Bloomberg’s dollar index, which measures the U.S. currency’s performance against a basket of 10 major counterparts, was little changed at 6:37 a.m. in London. Last Friday, it touched its highest level since March 16.
The U.S. 10-year break-even rate, a measure of the market’s inflation expectations, is holding close to the highest level since July 2015. Citigroup Inc.’s U.S. Economic Surprise Index, while still below zero, has recovered from a four-month low set in October. A negative reading indicates data are falling short of forecasts.
The Bank of Japan Tuesday kept its monetary policy stance unchanged even as it trimmed its forecast for inflation for the coming fiscal year to 1.5 percent from 1.7 percent. The vast majority of economists surveyed by Bloomberg News had expected no change in the key policy tools this time, after the central bank reset its monetary program in September following a comprehensive policy review. The yen was little changed against the U.S dollar at 104.78.
“Six weeks after taking the big step to target JGB yields is not the time to make yet another change,”said Sean Callow a senior strategist at Westpac Banking Corp. in Sydney. Extending the likely time to reach the inflation target “is at least admitting reality,” he said.

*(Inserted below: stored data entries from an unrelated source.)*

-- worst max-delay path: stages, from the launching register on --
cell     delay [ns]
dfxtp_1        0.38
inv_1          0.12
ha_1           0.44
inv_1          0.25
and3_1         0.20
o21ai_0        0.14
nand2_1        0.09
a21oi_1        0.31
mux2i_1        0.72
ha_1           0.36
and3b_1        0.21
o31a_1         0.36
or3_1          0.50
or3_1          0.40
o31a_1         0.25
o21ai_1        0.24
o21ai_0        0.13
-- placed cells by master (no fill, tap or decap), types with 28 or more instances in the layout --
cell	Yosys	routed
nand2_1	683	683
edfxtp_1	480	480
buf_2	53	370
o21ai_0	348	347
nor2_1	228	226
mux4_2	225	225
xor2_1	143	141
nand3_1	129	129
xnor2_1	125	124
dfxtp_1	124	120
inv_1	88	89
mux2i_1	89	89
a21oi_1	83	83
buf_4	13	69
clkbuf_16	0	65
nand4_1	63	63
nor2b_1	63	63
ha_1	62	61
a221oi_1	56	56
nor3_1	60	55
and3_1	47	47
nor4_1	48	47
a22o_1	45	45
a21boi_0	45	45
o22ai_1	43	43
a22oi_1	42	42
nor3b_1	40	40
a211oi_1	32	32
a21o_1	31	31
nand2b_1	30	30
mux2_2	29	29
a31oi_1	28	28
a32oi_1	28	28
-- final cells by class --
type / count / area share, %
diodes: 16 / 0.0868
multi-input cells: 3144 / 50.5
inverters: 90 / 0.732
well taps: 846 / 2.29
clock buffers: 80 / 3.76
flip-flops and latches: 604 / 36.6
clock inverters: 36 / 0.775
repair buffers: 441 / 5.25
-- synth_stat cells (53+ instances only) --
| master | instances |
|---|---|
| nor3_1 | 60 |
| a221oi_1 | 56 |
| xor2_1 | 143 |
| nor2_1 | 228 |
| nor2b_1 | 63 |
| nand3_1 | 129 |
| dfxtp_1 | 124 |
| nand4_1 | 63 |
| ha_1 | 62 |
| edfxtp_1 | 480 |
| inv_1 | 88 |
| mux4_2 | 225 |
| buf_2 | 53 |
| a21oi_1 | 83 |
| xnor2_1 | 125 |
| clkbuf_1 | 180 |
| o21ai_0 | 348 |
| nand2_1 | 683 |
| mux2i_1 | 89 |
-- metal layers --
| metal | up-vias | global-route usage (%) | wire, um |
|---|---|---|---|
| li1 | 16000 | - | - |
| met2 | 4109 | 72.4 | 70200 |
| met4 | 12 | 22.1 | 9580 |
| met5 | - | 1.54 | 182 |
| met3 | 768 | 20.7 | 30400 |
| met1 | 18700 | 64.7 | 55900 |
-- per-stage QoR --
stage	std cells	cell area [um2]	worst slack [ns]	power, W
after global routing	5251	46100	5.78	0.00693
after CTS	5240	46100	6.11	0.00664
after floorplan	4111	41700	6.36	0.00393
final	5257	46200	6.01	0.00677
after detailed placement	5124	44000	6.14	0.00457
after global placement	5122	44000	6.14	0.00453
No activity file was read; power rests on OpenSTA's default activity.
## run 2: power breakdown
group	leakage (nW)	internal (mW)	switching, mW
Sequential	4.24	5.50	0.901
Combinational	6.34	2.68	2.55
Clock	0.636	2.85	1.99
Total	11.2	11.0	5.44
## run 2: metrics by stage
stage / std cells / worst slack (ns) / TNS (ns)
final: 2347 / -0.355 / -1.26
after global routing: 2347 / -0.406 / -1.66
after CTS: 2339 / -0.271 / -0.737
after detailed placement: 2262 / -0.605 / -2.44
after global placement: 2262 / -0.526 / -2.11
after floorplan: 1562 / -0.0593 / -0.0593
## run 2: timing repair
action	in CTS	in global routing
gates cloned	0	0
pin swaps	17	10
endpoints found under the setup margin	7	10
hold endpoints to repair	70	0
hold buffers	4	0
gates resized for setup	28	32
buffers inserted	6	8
`config.mk`:
```
export PLATFORM = sky130hd
export DESIGN_NAME = ppsp_pin_select
export DESIGN_NICKNAME = d
export VERILOG_FILES = /design/src/logic/ppsp_pkg.sv /design/src/logic/ppsp_pin_select.sv /design/src/logic/ppsp_sync.sv /design/src/logic/ppsp_pwm_channel.sv
export VERILOG_INCLUDE_DIRS = /design/src /design/src/logic
export SDC_FILE = /design/constraint.sdc
export NUM_CORES = 1
export LEC_CHECK = 0
export ABC_CLOCK_PERIOD_IN_PS = 19000
export BUFFER_PORTS_ARGS = -buffer_cell sky130_fd_sc_hd__buf_2
export CELL_PAD_IN_SITES_DETAIL_PLACEMENT = 1
export CELL_PAD_IN_SITES_GLOBAL_PLACEMENT = 1
export CORE_MARGIN = 2
export CORE_UTILIZATION = 50
export DETAILED_ROUTE_END_ITERATION = 10
export GPL_TIMING_DRIVEN = 1
export PLACE_DENSITY_LB_ADDON = 0.1
export SKIP_LAST_GASP = 1
export SYNTH_ARGS = -nofsm -noshare
export SYNTH_HDL_FRONTEND = slang
export SYNTH_SLANG_ARGS = --single-unit
export TNS_END_PERCENT = 100
```
`constraint.sdc`:
```
create_clock -name mclk -period 19 [get_ports mclk]
set_clock_uncertainty 0.15 [all_clocks]
set_input_delay 2.85 -clock mclk [delete_from_list [all_inputs] [get_ports mclk]]
set_output_delay 2.85 -clock mclk [all_outputs]
set_load 0.02 [all_outputs]
```
`src/logic/ppsp_map.svh`:
```
`ifndef PPSP_MAP_SVH
`define PPSP_MAP_SVH

// ==========================================================
// register addresses
`define PPSP_ADDR_PORT0 8'h80
`define PPSP_ADDR_PORT1 8'h90
`define PPSP_ADDR_PORT3 8'hb0
`define PPSP_ADDR_PORT1_FUNCTION_SELECT 8'hf4
`define PPSP_ADDR_PWM_LEVEL_0 8'h86
`define PPSP_ADDR_PWM_LEVEL_1 8'h96
`define PPSP_ADDR_PWM_LEVEL_2 8'ha6
`define PPSP_ADDR_PWM_LEVEL_3 8'hb6
`define PPSP_ADDR_PWM_LEVEL_4 8'hc6
`define PPSP_ADDR_PWM_LEVEL_5 8'hd6
`define PPSP_ADDR_PWM_LEVEL_6 8'he6
`define PPSP_ADDR_PWM_LEVEL_7 8'hf6
`define PPSP_ADDR_PWM_LEVEL_8 8'hf5

// ==========================================================
// reset values
`define PPSP_RST_PORT0 8'hff
`define PPSP_RST_PORT1 4'hf
`define PPSP_RST_PORT3 8'hff
`define PPSP_RST_PORT1_FUNCTION_SELECT 8'h00
`define PPSP_RST_PWM 8'h00

// ==========================================================
// field positions
`define PPSP_BIT_THR_A 0
`define PPSP_BIT_THR_B 1
`define PPSP_BIT_THR_C 2
`define PPSP_BIT_I2C_EN 4
`define PPSP_PORT1_FUNCTION_SELECT_WMASK 8'h17
`define PPSP_BIT_PWM_EN 7
`define PPSP_P1_PWM_LINE 3

// ==========================================================
// timing
`define PPSP_PWM_DIV 4
`define PPSP_PWM_PERIOD 128

`endif

```
`src/logic/ppsp_pkg.sv`:
```
package ppsp_pkg;
    typedef logic [7:0] ppsp_sfr_t;
    typedef logic [6:0] ppsp_duty_t;
    typedef enum logic [2:0] {
        PPSP_RD_PIN = 3'b001,
        PPSP_RD_LATCH = 3'b010,
        PPSP_RD_NONE = 3'b100
    } ppsp_rdsrc_t;
endpackage

```
`src/logic/ppsp_pin_select.sv`:
```
`include "ppsp_map.svh"

// Function
// - i2c enable routes two port 3 pins to i2c clock and data.
// - threshold enable bits connect port 1 lines 0-2 to threshold channels.
// - select register bits 7-5 and 3 carry no function.
// - port 0 line without pwm: writes hit latch, reads latch or pin.
// - port 1 is four lines, or three threshold inputs and pwm 0.
// - pwm on port 1 line 3 only when channel 0 enable set.
// - port 3 lines 5/4 are i2c data/clock only with latch and enable.
// - port 3 line 3 is timer one input with latch and enable.
// - port 3 line 2 is ext irq a input with latch and enable.
// - port 3 line 1 is timer zero input with latch and enable.
// - port 3 line 0 is ext irq b input with latch and enable.
// - port 3 lines 6 and 7 are always plain port lines.
// - nine pwm channels, each with its own register.
// - each pwm pattern repeats every 128 pwm clock periods.
// - high time equals duty value; pwm clock is crystal over four.
// - pwm output is active high, never inverted.
// - register bit 7 enables pin drive, bits 6-0 hold duty.
// - port 0 has eight lines, line n can carry pwm n+1 (pwm 1-8).
module ppsp_pin_select #(
    parameter int PWM_DIV = `PPSP_PWM_DIV,
    parameter int NUM_PWM = 9
) (
    input wire logic mclk,
    input wire logic sys_rst,
    input wire ppsp_pkg::ppsp_sfr_t sfr_addr,
    input wire logic sfr_wr,
    input wire logic sfr_rd,
    input wire logic sfr_rmw,
    input wire ppsp_pkg::ppsp_sfr_t sfr_wdata,
    output ppsp_pkg::ppsp_sfr_t sfr_rdata,
    output logic sfr_hit,
    input wire logic [7:0] p0_pin_in,
    output logic [7:0] p0_pin_out,
    output logic [7:0] p0_pin_oe_n,
    input wire logic [3:0] p1_pin_in,
    output logic [3:0] p1_pin_out,
    output logic [3:0] p1_pin_oe_n,
    input wire logic [7:0] p3_pin_in,
    output logic [7:0] p3_pin_out,
    output logic [7:0] p3_pin_oe_n,
    input wire logic timer_zero_irq_enable,
    input wire logic timer_one_irq_enable,
    input wire logic ext_irq_a_enable,
    input wire logic ext_irq_b_enable,
    input wire logic i2c_scl_drive_low,
    input wire logic i2c_sda_drive_low,
    output logic i2c_scl_in,
    output logic i2c_sda_in,
    output logic timer_zero_count_input,
    output logic timer_one_count_input,
    output logic ext_irq_a_pin,
    output logic ext_irq_b_pin,
    output logic threshold_input_a,
    output logic threshold_input_b,
    output logic threshold_input_c
);
    localparam ppsp_pkg::ppsp_sfr_t PWM_ADDR [NUM_PWM] = '{
        `PPSP_ADDR_PWM_LEVEL_0, `PPSP_ADDR_PWM_LEVEL_1, `PPSP_ADDR_PWM_LEVEL_2,
        `PPSP_ADDR_PWM_LEVEL_3, `PPSP_ADDR_PWM_LEVEL_4, `PPSP_ADDR_PWM_LEVEL_5,
        `PPSP_ADDR_PWM_LEVEL_6, `PPSP_ADDR_PWM_LEVEL_7, `PPSP_ADDR_PWM_LEVEL_8
    };

    ppsp_pkg::ppsp_sfr_t port0_pin_latch;
    logic [3:0] port1_pin_latch;
    ppsp_pkg::ppsp_sfr_t port3_pin_latch;
    ppsp_pkg::ppsp_sfr_t port1_function_select;
    ppsp_pkg::ppsp_sfr_t pwm_level [NUM_PWM];
    logic [NUM_PWM-1:0] pwm_wave;
    logic [NUM_PWM-1:0] pwm_output_enable;
    logic [NUM_PWM-1:0] pwm_wr;
    logic [7:0] p0_sync;
    logic [3:0] p1_sync;
    logic [7:0] p3_sync;
    logic [1:0] prescale;
    logic pwm_tick;
    ppsp_pkg::ppsp_duty_t pwm_count;
    ppsp_pkg::ppsp_sfr_t next_rdata;
    logic next_hit;
    ppsp_pkg::ppsp_rdsrc_t rd_src;
    logic i2c_pin_enable;
    logic scl_route;
    logic sda_route;
    logic t0_route;
    logic t1_route;
    logic xa_route;
    logic xb_route;

    // ==========================================================
    // pin synchronisers
    ppsp_sync #(.WIDTH(8)) u_sync_p0 (
        .mclk(mclk),
        .sys_rst(sys_rst),
        .din(p0_pin_in),
        .dout(p0_sync)
    );
    ppsp_sync #(.WIDTH(4)) u_sync_p1 (
        .mclk(mclk),
        .sys_rst(sys_rst),
        .din(p1_pin_in),
        .dout(p1_sync)
    );
    ppsp_sync #(.WIDTH(8)) u_sync_p3 (
        .mclk(mclk),
        .sys_rst(sys_rst),
        .din(p3_pin_in),
        .dout(p3_sync)
    );

    // ==========================================================
    // pwm clock: crystal over four, shared 7-bit counter
    assign pwm_tick = prescale == 2'(PWM_DIV - 1);

    always_ff @(posedge mclk or posedge sys_rst) begin
        if (sys_rst) begin
            prescale <= 2'h0;
        end else begin
            prescale <= pwm_tick ? 2'h0 : prescale + 2'h1;
        end
    end

    always_ff @(posedge mclk or posedge sys_rst) begin
        if (sys_rst) begin
            pwm_count <= 7'h00;
        end else if (pwm_tick) begin
            pwm_count <= pwm_count + 7'h01;
        end
    end

    // ==========================================================
    // pwm channels
    genvar gi;
    generate
        for (gi = 0; gi < NUM_PWM; gi++) begin : g_pwm
            assign pwm_wr[gi] = sfr_wr && sfr_addr == PWM_ADDR[gi];
            assign pwm_output_enable[gi] = pwm_level[gi][`PPSP_BIT_PWM_EN];
            ppsp_pwm_channel u_chan (
                .mclk(mclk),
                .sys_rst(sys_rst),
                .wr_en(pwm_wr[gi]),
                .wdata(sfr_wdata),
                .tick(pwm_tick),
                .count(pwm_count),
                .level(pwm_level[gi]),
                .pwm_out(pwm_wave[gi])
            );
        end
    endgenerate

    // ==========================================================
    // port latches and select register
    always_ff @(posedge mclk or posedge sys_rst) begin
        if (sys_rst) begin
            port0_pin_latch <= `PPSP_RST_PORT0;
        end else if (sfr_wr && sfr_addr == `PPSP_ADDR_PORT0) begin
            port0_pin_latch <= sfr_wdata;
        end
    end

    always_ff @(posedge mclk or posedge sys_rst) begin
        if (sys_rst) begin
            port1_pin_latch <= `PPSP_RST_PORT1;
        end else if (sfr_wr && sfr_addr == `PPSP_ADDR_PORT1) begin
            port1_pin_latch <= sfr_wdata[3:0];
        end
    end

    always_ff @(posedge mclk or posedge sys_rst) begin
        if (sys_rst) begin
            port3_pin_latch <= `PPSP_RST_PORT3;
        end else if (sfr_wr && sfr_addr == `PPSP_ADDR_PORT3) begin
            port3_pin_latch <= sfr_wdata;
        end
    end

    always_ff @(posedge mclk or posedge sys_rst) begin
        if (sys_rst) begin
            port1_function_select <= `PPSP_RST_PORT1_FUNCTION_SELECT;
        end else if (sfr_wr && sfr_addr == `PPSP_ADDR_PORT1_FUNCTION_SELECT) begin
            port1_function_select <= sfr_wdata & `PPSP_PORT1_FUNCTION_SELECT_WMASK;
        end
    end

    // ==========================================================
    // register read
    always_comb begin
        next_rdata = 8'h00;
        next_hit = 1'b0;
        rd_src = sfr_rmw ? ppsp_pkg::PPSP_RD_LATCH : ppsp_pkg::PPSP_RD_PIN;
        case (sfr_addr)
            `PPSP_ADDR_PORT0: begin
                next_hit = 1'b1;
                next_rdata = (rd_src == ppsp_pkg::PPSP_RD_LATCH) ? port0_pin_latch : p0_sync;
            end
            `PPSP_ADDR_PORT1: begin
                next_hit = 1'b1;
                next_rdata = {4'h0,
                    (rd_src == ppsp_pkg::PPSP_RD_LATCH) ? port1_pin_latch : p1_sync};
            end
            `PPSP_ADDR_PORT3: begin
                next_hit = 1'b1;
                next_rdata = (rd_src == ppsp_pkg::PPSP_RD_LATCH) ? port3_pin_latch : p3_sync;
            end
            `PPSP_ADDR_PORT1_FUNCTION_SELECT: begin
                next_hit = 1'b1;
                next_rdata = port1_function_select;
            end
            default: begin
                rd_src = ppsp_pkg::PPSP_RD_NONE;
            end
        endcase
        for (int i = 0; i < NUM_PWM; i++) begin
            if (sfr_addr == PWM_ADDR[i]) begin
                next_hit = 1'b1;
                next_rdata = pwm_level[i];
            end
        end
    end

    assign sfr_hit = next_hit;

    always_ff @(posedge mclk or posedge sys_rst) begin
        if (sys_rst) begin
            sfr_rdata <= 8'h00;
        end else if (sfr_rd) begin
            sfr_rdata <= next_rdata;
        end
    end

    // ==========================================================
    // port 0 pins: eight lines or pwm 1-8
    generate
        for (gi = 0; gi < 8; gi++) begin : g_p0
            assign p0_pin_out[gi] = pwm_output_enable[gi+1] & pwm_wave[gi+1];
            assign p0_pin_oe_n[gi] = pwm_output_enable[gi+1] ? 1'b0 : port0_pin_latch[gi];
        end
    endgenerate

    // ==========================================================
    // port 1 pins: threshold inputs and pwm 0
    generate
        for (gi = 0; gi < 3; gi++) begin : g_p1
            assign p1_pin_out[gi] = 1'b0;
            assign p1_pin_oe_n[gi] = port1_function_select[gi] | port1_pin_latch[gi];
        end
    endgenerate

    assign p1_pin_out[`PPSP_P1_PWM_LINE] = pwm_output_enable[0] & pwm_wave[0];
    assign p1_pin_oe_n[`PPSP_P1_PWM_LINE] = pwm_output_enable[0] ? 1'b0 :
        port1_pin_latch[`PPSP_P1_PWM_LINE];

    assign threshold_input_a = port1_function_select[`PPSP_BIT_THR_A];
    assign threshold_input_b = port1_function_select[`PPSP_BIT_THR_B];
    assign threshold_input_c = port1_function_select[`PPSP_BIT_THR_C];

    // ==========================================================
    // port 3 pins: i2c, timer and interrupt inputs
    assign i2c_pin_enable = port1_function_select[`PPSP_BIT_I2C_EN];
    assign scl_route = i2c_pin_enable & port3_pin_latch[4];
    assign sda_route = i2c_pin_enable & port3_pin_latch[5];
    assign t0_route = port3_pin_latch[1] & timer_zero_irq_enable;
    assign t1_route = port3_pin_latch[3] & timer_one_irq_enable;
    assign xa_route = port3_pin_latch[2] & ext_irq_a_enable;
    assign xb_route = port3_pin_latch[0] & ext_irq_b_enable;

    assign p3_pin_out = 8'h00;
    assign p3_pin_oe_n = {port3_pin_latch[7:6],
        sda_route ? ~i2c_sda_drive_low : port3_pin_latch[5],
        scl_route ? ~i2c_scl_drive_low : port3_pin_latch[4],
        port3_pin_latch[3:0]};

    always_ff @(posedge mclk or posedge sys_rst) begin
        if (sys_rst) begin
            i2c_scl_in <= 1'b1;
            i2c_sda_in <= 1'b1;
        end else begin
            i2c_scl_in <= scl_route ? p3_sync[4] : 1'b1;
            i2c_sda_in <= sda_route ? p3_sync[5] : 1'b1;
        end
    end

    always_ff @(posedge mclk or posedge sys_rst) begin
        if (sys_rst) begin
            timer_zero_count_input <= 1'b0;
            timer_one_count_input <= 1'b0;
            ext_irq_a_pin <= 1'b1;
            ext_irq_b_pin <= 1'b1;
        end else begin
            timer_zero_count_input <= t0_route ? p3_sync[1] : 1'b0;
            timer_one_count_input <= t1_route ? p3_sync[3] : 1'b0;
            ext_irq_a_pin <= xa_route ? p3_sync[2] : 1'b1;
            ext_irq_b_pin <= xb_route ? p3_sync[0] : 1'b1;
        end
    end
endmodule // ppsp_pin_select

```
`src/logic/ppsp_sync.sv`:
```
// ==========================================================
// two-stage pin synchroniser
module ppsp_sync #(
    parameter int WIDTH = 8
) (
    input wire logic mclk,
    input wire logic sys_rst,
    input wire logic [WIDTH-1:0] din,
    output logic [WIDTH-1:0] dout
);
    logic [WIDTH-1:0] meta;

    always_ff @(posedge mclk or posedge sys_rst) begin
        if (sys_rst) begin
            meta <= '1;
            dout <= '1;
        end else begin
            meta <= din;
            dout <= meta;
        end
    end
endmodule // ppsp_sync

```
`src/logic/ppsp_pwm_channel.sv`:
```
`include "ppsp_map.svh"

// ==========================================================
// one pwm channel: level register and comparator
module ppsp_pwm_channel (
    input wire logic mclk,
    input wire logic sys_rst,
    input wire logic wr_en,
    input wire ppsp_pkg::ppsp_sfr_t wdata,
    input wire logic tick,
    input wire ppsp_pkg::ppsp_duty_t count,
    output ppsp_pkg::ppsp_sfr_t level,
    output logic pwm_out
);
    ppsp_pkg::ppsp_duty_t active;
    ppsp_pkg::ppsp_duty_t next_active;
    logic next_out;
    logic [7:0] high_cnt;

    // ==========================================================
    // level register
    always_ff @(posedge mclk or posedge sys_rst) begin
        if (sys_rst) begin
            level <= `PPSP_RST_PWM;
        end else if (wr_en) begin
            level <= wdata;
        end
    end

    // ==========================================================
    // duty taken at frame start, high while count below duty
    always_comb begin
        next_active = (count == 7'h00) ? level[6:0] : active;
        next_out = count < next_active;
    end

    always_ff @(posedge mclk or posedge sys_rst) begin
        if (sys_rst) begin
            active <= 7'h00;
            pwm_out <= 1'b0;
        end else if (tick) begin
            active <= next_active;
            pwm_out <= next_out;
        end
    end

    // ==========================================================
    // checks
    always_ff @(posedge mclk or posedge sys_rst) begin
        if (sys_rst) begin
            high_cnt <= 8'h00;
        end else if (tick) begin
            high_cnt <= (count == 7'h00) ? {7'h00, next_out} : high_cnt + {7'h00, next_out};
        end
    end
endmodule // ppsp_pwm_channel

```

The Fed concludes its board meeting Wednesday and is also expected to stay on hold.
“We expect data and Fed communication this week to be generally consistent with the Fed moving towards a December rate hike,” Daniel Katzive, New York-based head of foreign-exchange strategy for North America at BNP Paribas SA, wrote in a note. “With this outcome already about 70 percent priced in by rates markets and a full six week intra-meeting period still ahead we do not expect much further near-term adjustment higher in rate support for the dollar.”
The Australian dollar rose 0.6 percent to 76.55 U.S. cents after the nation’s central bank left interest rates unchanged at a policy meeting Tuesday. Twenty-two of 28 economists surveyed by Bloomberg predicted the monetary authority will keep its benchmark rate on hold with the other six predicting a quarter-point reduction.